* What is being asked *
Print back every record below, exactly as it stands.
++++++++++++++++++++
This design comes from an exercise in tuning for small area, a short achievable clock period and few clock cycles on the open sky130 flow, not from production work.
At most, simulation tests tie the RTL to the original design; equivalence was not proved.
No activity file was given, so power comes from the tool's default toggle rates.

## 07-20
## CPU_6507
module CPU_6507(
	output [12:0] addr_bus,
	output [7:0] d_out,
	input [7:0] d_in,
	output reg wenb,
	input clk,
	input rstb,
	input rdy
);
For scale: ~33 I/O pins, ~8700 µm² of cells after synthesis.
clock: 9.0 ns
lec_check: 0
abc_area: 1
cap_margin: 20
core_margin: 2
core_utilization: 60
slew_margin: 20
standard.sh (not shown) runs the stock make flow with config.mk's settings and CLKGATE_MAP_FILE= SYNTH_SCRIPT=/design/flow/synth_recipe.tcl, a recipe that flattens the netlist after the stock synthesis.
==> flow/flow/run.sh <==
#!/bin/bash
set -euo pipefail
bash standard.sh ADDER_MAP_FILE= "BUFFER_PORTS_ARGS=-buffer_cell sky130_fd_sc_hd__buf_4" SETUP_SLACK_MARGIN=5.8 finish > flow_make.log 2>&1
The following lists how 04-23 was set up differently from 07-20:
--- a/flow/design.v
+++ b/flow/design.v
@@ -78,29 +78,33 @@
 		3'b011: cw_mod = {SDL, M00, CC, OP_SHR};
 		3'b110: cw_mod = {SDL, MFF, C0, OP_ADD};
 		default: cw_mod = {SDL, M00, C1, OP_ADD};
 	endcase
 end
 wire [8:0] idxsel = use_y ? SY : SX;
 wire [8:0] stsel = cc[0] ? SA : cc[1] ? SX : SY;
 wire [15:0] CW_STORE = {stsel, M00, C0, OP_OR};
-wire [7:0] d = d_in;
-wire co_rA = d[7] ? (~d[6] & d[5] & ~d[4]) : (d[6] | d[1]);    
-wire co_rX = d[7] & (d[1] ? (d[6] | ~d[5]) : (d[6] & d[5]));    
-wire co_rY = d[7] & ~d[1] & ~d[5];                              
-wire co_rS = d[7] & d[1] & ~d[6] & d[5] & d[4];                 
-wire co_rPH = ~d[7] & ~d[3];                                    
-wire co_rP = ~d[7] & d[3] & ~d[6] & ~d[1];                      
-wire co_mInv = d[7] & ~d[5] & ~d[4] & ~(d[6] ^ d[1]);           
-wire co_cOne = d[7] & d[6] & ~d[1];                             
-wire co_cC = ~d[7] & d[5] & d[1];                               
-wire [2:0] co_op = {~d[7] & d[1], d[7] & ~d[6] & (d[5] | d[4] | d[1]), ~d[7] & d[6] & d[1]};
-wire [15:0] cw_op = {co_rA, co_rX, co_rY, co_rS, 1'b0, co_rPH, 1'b0, 1'b0, co_rP,
-	1'b0, co_mInv, co_cOne, co_cC, co_op};
+reg [15:0] cw_op;
+always @(*) begin
+	casez (d_in)
+		8'b00?0_1010: cw_op = {SA, M00, C0, OP_SHL} | {9'h0, 2'b0, 1'b0, d_in[5], 3'b0};
+		8'b01?0_1010: cw_op = {SA, M00, C0, OP_SHR} | {9'h0, 2'b0, 1'b0, d_in[5], 3'b0};
+		8'h8A, 8'h9A: cw_op = {SX, M00, C0, OP_OR};
+		8'hAA, 8'hA8, 8'h48: cw_op = {SA, M00, C0, OP_OR};
+		8'hBA: cw_op = {SS, M00, C0, OP_OR};
+		8'h98: cw_op = {SY, M00, C0, OP_OR};
+		8'hE8: cw_op = {SX, M00, C1, OP_ADD};
+		8'hCA: cw_op = {SX, MFF, C0, OP_ADD};
+		8'hC8: cw_op = {SY, M00, C1, OP_ADD};
+		8'h88: cw_op = {SY, MFF, C0, OP_ADD};
+		8'h00: cw_op = {SPH, M00, C0, OP_OR};
+		default: cw_op = {SP, M00, C0, OP_OR};
+	endcase
+end
 reg [15:0] cw_nx;
 always @(*) begin
 	case (st)
 		T0: cw_nx = cw_op;
 		T1: begin
 			if (m_imm) cw_nx = cw_exec;
 			else if (is_branch) cw_nx = {SPL, MDL, C0, OP_ADD};
 			else if (m_zp) cw_nx = CW_STORE;
04-23 finished all stages; the layout is clean. 07-20 reports its start point of the critical path as cwr[15] while 04-23 reports PC[7]. Min number of setup buffers added after CTS across 07-20 and 04-23: 07-20. Multi-input gate share of the layout cell area (lower): 04-23. Changes observed in 04-23 relative to 07-20: overall global routing resource usage rose by 2.3 points, total power consumption of the routed design decreased 20 µW, wire length reported by the detailed router up 1.3%, effective utilization at floorplan grew by 0.55 points, minimum hold slack saw an increase. 07-20 has higher post-route minimum period than 04-23. In the reports for 07-20 and 04-23, the smaller relative contribution of the clock network to total power belongs to 04-23. Area enclosed by the die boundary for 04-23 is lower than for 07-20. 04-23 vs. 07-20: internal power of the cells down 20 µW; layout buffering overhead excluding clock cells up 0.86 points.
Testbench counts of 04-23, summed over its fixed seeds: cycles 244,174.
No functional check of the RTL was part of 07-20.


CPU_6507 with an RTL version that a note above also has.
Size in the first run: roughly 1,400 cells after synthesis, roughly 33 I/O pins.
clock: 9.0 ns
lec_check: 0
abc_area: 1
cap_margin: 20
core_margin: 2
core_utilization: 60
slew_margin: 20
==> flow/flow/run.sh <==
#!/bin/bash
set -euo pipefail
bash standard.sh "BUFFER_PORTS_ARGS=-buffer_cell sky130_fd_sc_hd__buf_4" SETUP_SLACK_MARGIN=5.8 finish > flow_make.log 2>&1
The baseline finished with timing, DRC and antenna clean.
Testbench counts at the start, summed over its fixed seeds: cycles 244,174.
++++++++++++++++++++
* Result of the exercise *
This design comes from an exercise in tuning for small area, a short achievable clock period and few clock cycles on the open sky130 flow, not from production work.
At most, simulation tests tie the RTL to the original design; equivalence was not proved.
No activity file was given, so power comes from the tool's default toggle rates.

## 07-20
## CPU_6507
module CPU_6507(
	output [12:0] addr_bus,
	output [7:0] d_out,
	input [7:0] d_in,
	output reg wenb,
	input clk,
	input rstb,
	input rdy
);
For scale: ~33 I/O pins, ~8700 µm² of cells after synthesis.
clock: 9.0 ns
lec_check: 0
abc_area: 1
cap_margin: 20
core_margin: 2
core_utilization: 60
slew_margin: 20
standard.sh (not shown) runs the stock make flow with config.mk's settings and CLKGATE_MAP_FILE= SYNTH_SCRIPT=/design/flow/synth_recipe.tcl, a recipe that flattens the netlist after the stock synthesis.
==> flow/flow/run.sh <==
#!/bin/bash
set -euo pipefail
bash standard.sh ADDER_MAP_FILE= "BUFFER_PORTS_ARGS=-buffer_cell sky130_fd_sc_hd__buf_4" SETUP_SLACK_MARGIN=5.8 finish > flow_make.log 2>&1
The following lists how 04-23 was set up differently from 07-20:
--- a/flow/design.v
+++ b/flow/design.v
@@ -78,29 +78,33 @@
 		3'b011: cw_mod = {SDL, M00, CC, OP_SHR};
 		3'b110: cw_mod = {SDL, MFF, C0, OP_ADD};
 		default: cw_mod = {SDL, M00, C1, OP_ADD};
 	endcase
 end
 wire [8:0] idxsel = use_y ? SY : SX;
 wire [8:0] stsel = cc[0] ? SA : cc[1] ? SX : SY;
 wire [15:0] CW_STORE = {stsel, M00, C0, OP_OR};
-wire [7:0] d = d_in;
-wire co_rA = d[7] ? (~d[6] & d[5] & ~d[4]) : (d[6] | d[1]);    
-wire co_rX = d[7] & (d[1] ? (d[6] | ~d[5]) : (d[6] & d[5]));    
-wire co_rY = d[7] & ~d[1] & ~d[5];                              
-wire co_rS = d[7] & d[1] & ~d[6] & d[5] & d[4];                 
-wire co_rPH = ~d[7] & ~d[3];                                    
-wire co_rP = ~d[7] & d[3] & ~d[6] & ~d[1];                      
-wire co_mInv = d[7] & ~d[5] & ~d[4] & ~(d[6] ^ d[1]);           
-wire co_cOne = d[7] & d[6] & ~d[1];                             
-wire co_cC = ~d[7] & d[5] & d[1];                               
-wire [2:0] co_op = {~d[7] & d[1], d[7] & ~d[6] & (d[5] | d[4] | d[1]), ~d[7] & d[6] & d[1]};
-wire [15:0] cw_op = {co_rA, co_rX, co_rY, co_rS, 1'b0, co_rPH, 1'b0, 1'b0, co_rP,
-	1'b0, co_mInv, co_cOne, co_cC, co_op};
+reg [15:0] cw_op;
+always @(*) begin
+	casez (d_in)
+		8'b00?0_1010: cw_op = {SA, M00, C0, OP_SHL} | {9'h0, 2'b0, 1'b0, d_in[5], 3'b0};
+		8'b01?0_1010: cw_op = {SA, M00, C0, OP_SHR} | {9'h0, 2'b0, 1'b0, d_in[5], 3'b0};
+		8'h8A, 8'h9A: cw_op = {SX, M00, C0, OP_OR};
+		8'hAA, 8'hA8, 8'h48: cw_op = {SA, M00, C0, OP_OR};
+		8'hBA: cw_op = {SS, M00, C0, OP_OR};
+		8'h98: cw_op = {SY, M00, C0, OP_OR};
+		8'hE8: cw_op = {SX, M00, C1, OP_ADD};
+		8'hCA: cw_op = {SX, MFF, C0, OP_ADD};
+		8'hC8: cw_op = {SY, M00, C1, OP_ADD};
+		8'h88: cw_op = {SY, MFF, C0, OP_ADD};
+		8'h00: cw_op = {SPH, M00, C0, OP_OR};
+		default: cw_op = {SP, M00, C0, OP_OR};
+	endcase
+end
 reg [15:0] cw_nx;
 always @(*) begin
 	case (st)
 		T0: cw_nx = cw_op;
 		T1: begin
 			if (m_imm) cw_nx = cw_exec;
 			else if (is_branch) cw_nx = {SPL, MDL, C0, OP_ADD};
 			else if (m_zp) cw_nx = CW_STORE;
04-23 finished all stages; the layout is clean. 07-20 reports its start point of the critical path as cwr[15] while 04-23 reports PC[7]. Min number of setup buffers added after CTS across 07-20 and 04-23: 07-20. Multi-input gate share of the layout cell area (lower): 04-23. Changes observed in 04-23 relative to 07-20: overall global routing resource usage rose by 2.3 points, total power consumption of the routed design decreased 20 µW, wire length reported by the detailed router up 1.3%, effective utilization at floorplan grew by 0.55 points, minimum hold slack saw an increase. 07-20 has higher post-route minimum period than 04-23. In the reports for 07-20 and 04-23, the smaller relative contribution of the clock network to total power belongs to 04-23. Area enclosed by the die boundary for 04-23 is lower than for 07-20. 04-23 vs. 07-20: internal power of the cells down 20 µW; layout buffering overhead excluding clock cells up 0.86 points.
Testbench counts of 04-23, summed over its fixed seeds: cycles 244,174.
No functional check of the RTL was part of 07-20.


CPU_6507 with an RTL version that a note above also has.
Size in the first run: roughly 1,400 cells after synthesis, roughly 33 I/O pins.
clock: 9.0 ns
lec_check: 0
abc_area: 1
cap_margin: 20
core_margin: 2
core_utilization: 60
slew_margin: 20
==> flow/flow/run.sh <==
#!/bin/bash
set -euo pipefail
bash standard.sh "BUFFER_PORTS_ARGS=-buffer_cell sky130_fd_sc_hd__buf_4" SETUP_SLACK_MARGIN=5.8 finish > flow_make.log 2>&1
The baseline finished with timing, DRC and antenna clean.
Testbench counts at the start, summed over its fixed seeds: cycles 244,174.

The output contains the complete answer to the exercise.